I'm going to go celebrate with my family tonight.........Thanks for every one's support!!!!

Sunday, August 5, 2012

Wish I had better news.....

It's been over a month since my last blog, I guess I was holding out for some great news to report.  I don't have great news but we are still waiting for the appeal for Kenna's surgery and I guess waiting is better than the common "no" we usually hear. 

McKenna had an appt with the neuro-opthamologist last Monday.  This particular Dr is the top in our state.....we are always referred to her by everyone we see.  Not having seen her for over a year we went with guarded but excited spirits.  Last time we saw her she told us that Kenna's injury was on the severe side and it would take a year from the injury to get better. When last Feb. came and her eyes were no better we lost hope in this specialist, and maybe thought someone else would have more insight.  We've been around that block a time or two and found that no one seems to know why Kenna's eyes are so bad.

We were called into her exam room, where the four of us sat, Mark, Kenna, Dr. Ruebenfeld and myself.  She asked us what has changed since she last saw us 15 months ago......we answered "nothing".  The look of surprise on her face kind of shook me.  I thought to myself, "hasn't she had any experience in all her years of someone NOT getting better"? She listened while I gave her a run down of the last year and all the Dr's we've seen are seeing and have appt's to see.  She would speak and I'd say "been there, done that, seen him/her". She kept looking at Kenna sitting in the eye exam chair with wonderment.  When approaching her head and giving her forehead the slightest touch Kenna winced and told her how much it hurts. After attempting to touch other places on her head ever so lightly she realized that Kenna cannot stand ANY touch no matter how soft. 

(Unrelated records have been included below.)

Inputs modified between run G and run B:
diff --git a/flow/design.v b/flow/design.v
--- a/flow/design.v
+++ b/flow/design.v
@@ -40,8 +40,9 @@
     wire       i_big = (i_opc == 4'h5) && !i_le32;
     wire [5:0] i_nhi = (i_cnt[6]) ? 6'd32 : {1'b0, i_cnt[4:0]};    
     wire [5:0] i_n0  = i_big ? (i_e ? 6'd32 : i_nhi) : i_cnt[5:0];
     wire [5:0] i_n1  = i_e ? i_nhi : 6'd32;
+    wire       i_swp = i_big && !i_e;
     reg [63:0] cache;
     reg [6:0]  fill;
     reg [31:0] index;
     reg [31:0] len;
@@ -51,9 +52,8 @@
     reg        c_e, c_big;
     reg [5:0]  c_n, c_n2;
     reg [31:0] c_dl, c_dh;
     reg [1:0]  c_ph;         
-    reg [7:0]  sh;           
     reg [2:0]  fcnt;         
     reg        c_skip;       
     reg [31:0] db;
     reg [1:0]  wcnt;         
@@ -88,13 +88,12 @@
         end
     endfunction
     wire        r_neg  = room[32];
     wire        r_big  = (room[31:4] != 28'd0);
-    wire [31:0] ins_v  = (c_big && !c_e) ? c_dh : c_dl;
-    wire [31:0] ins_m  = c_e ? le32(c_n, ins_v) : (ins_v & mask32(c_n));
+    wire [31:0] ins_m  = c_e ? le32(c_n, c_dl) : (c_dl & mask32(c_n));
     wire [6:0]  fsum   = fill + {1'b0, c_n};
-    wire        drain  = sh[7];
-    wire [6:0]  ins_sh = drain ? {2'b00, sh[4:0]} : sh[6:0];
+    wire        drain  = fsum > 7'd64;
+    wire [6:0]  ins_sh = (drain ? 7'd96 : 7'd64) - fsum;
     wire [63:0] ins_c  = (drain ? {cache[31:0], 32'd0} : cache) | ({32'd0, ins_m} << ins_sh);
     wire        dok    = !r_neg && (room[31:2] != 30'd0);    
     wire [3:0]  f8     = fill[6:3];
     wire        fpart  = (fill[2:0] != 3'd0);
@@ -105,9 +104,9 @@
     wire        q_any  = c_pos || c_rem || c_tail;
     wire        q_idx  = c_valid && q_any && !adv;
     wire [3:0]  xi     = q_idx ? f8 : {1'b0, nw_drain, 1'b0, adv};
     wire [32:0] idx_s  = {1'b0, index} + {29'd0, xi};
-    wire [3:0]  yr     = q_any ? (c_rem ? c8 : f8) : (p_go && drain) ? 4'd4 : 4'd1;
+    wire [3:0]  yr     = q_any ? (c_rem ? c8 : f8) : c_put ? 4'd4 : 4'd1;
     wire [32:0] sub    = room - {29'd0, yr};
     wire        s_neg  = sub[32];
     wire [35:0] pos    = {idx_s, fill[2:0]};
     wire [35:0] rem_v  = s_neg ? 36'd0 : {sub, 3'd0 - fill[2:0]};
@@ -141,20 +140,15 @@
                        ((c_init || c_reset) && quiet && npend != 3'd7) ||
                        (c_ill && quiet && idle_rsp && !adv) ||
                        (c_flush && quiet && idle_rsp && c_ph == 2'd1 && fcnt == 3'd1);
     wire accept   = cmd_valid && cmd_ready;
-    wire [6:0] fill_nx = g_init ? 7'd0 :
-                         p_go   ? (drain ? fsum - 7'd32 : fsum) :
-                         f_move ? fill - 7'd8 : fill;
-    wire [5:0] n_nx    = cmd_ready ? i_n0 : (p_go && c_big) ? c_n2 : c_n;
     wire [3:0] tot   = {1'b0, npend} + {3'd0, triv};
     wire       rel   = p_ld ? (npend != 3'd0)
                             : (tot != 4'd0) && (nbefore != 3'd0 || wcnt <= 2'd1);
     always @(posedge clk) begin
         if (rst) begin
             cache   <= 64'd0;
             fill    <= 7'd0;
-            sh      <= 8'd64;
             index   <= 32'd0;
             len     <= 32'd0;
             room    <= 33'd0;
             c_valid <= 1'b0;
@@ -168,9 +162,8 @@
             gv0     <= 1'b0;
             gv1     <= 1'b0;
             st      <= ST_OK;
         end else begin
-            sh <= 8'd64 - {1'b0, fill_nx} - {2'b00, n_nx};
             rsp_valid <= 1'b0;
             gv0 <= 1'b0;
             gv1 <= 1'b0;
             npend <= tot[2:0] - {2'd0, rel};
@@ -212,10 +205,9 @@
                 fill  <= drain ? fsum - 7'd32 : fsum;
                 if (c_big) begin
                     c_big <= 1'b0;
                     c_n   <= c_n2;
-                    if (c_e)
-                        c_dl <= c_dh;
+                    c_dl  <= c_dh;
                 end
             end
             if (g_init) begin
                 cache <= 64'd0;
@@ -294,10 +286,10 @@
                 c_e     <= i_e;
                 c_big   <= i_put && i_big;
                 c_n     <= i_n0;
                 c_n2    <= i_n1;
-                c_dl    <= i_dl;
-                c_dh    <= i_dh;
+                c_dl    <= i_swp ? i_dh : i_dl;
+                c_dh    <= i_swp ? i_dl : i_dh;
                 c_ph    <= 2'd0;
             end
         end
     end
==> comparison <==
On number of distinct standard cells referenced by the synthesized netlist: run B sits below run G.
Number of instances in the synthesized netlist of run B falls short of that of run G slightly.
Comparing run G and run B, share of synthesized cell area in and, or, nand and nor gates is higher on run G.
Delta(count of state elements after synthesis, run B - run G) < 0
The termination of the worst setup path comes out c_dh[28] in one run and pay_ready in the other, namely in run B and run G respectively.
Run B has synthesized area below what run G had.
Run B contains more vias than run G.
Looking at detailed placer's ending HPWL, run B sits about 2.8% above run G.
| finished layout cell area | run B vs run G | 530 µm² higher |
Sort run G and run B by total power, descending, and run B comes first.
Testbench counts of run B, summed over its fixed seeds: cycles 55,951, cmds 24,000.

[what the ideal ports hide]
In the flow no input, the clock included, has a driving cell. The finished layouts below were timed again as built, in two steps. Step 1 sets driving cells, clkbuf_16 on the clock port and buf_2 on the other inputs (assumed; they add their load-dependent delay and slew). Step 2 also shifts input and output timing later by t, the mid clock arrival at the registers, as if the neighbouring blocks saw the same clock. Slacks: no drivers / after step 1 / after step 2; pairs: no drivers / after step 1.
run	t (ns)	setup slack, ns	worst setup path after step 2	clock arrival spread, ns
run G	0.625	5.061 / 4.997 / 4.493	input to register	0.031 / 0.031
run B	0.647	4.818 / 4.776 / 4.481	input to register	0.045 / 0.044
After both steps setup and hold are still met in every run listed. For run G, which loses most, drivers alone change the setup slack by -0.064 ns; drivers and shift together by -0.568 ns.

She sat back down in her chair, looked at Mark and I and then looked at Kenna.  The sorrow I saw in her eyes I had NEVER seen in a Dr before.  She almost looked as if with the prompt of our sadness she could cry right along with us.  I'll never forget her next words as long as I live. She told us "Your daughter's Occipital Neuralgia is so acute that if she doesn't have the surgery her quality of life will never be any better than it is right now". QUALITY OF LIFE!!!!????? What? I didn't even know what to think except to ask her if she'd put that in writing!? She agreed, she wished us well and off we went. 

I don't know how I feel about this still.  We have discussed having Kenna learn braille but I haven't given up HOPE that this is not her life's sentence.  I'm taking a note from my incredibly strong and courageous daughter "Never Give Up"!!!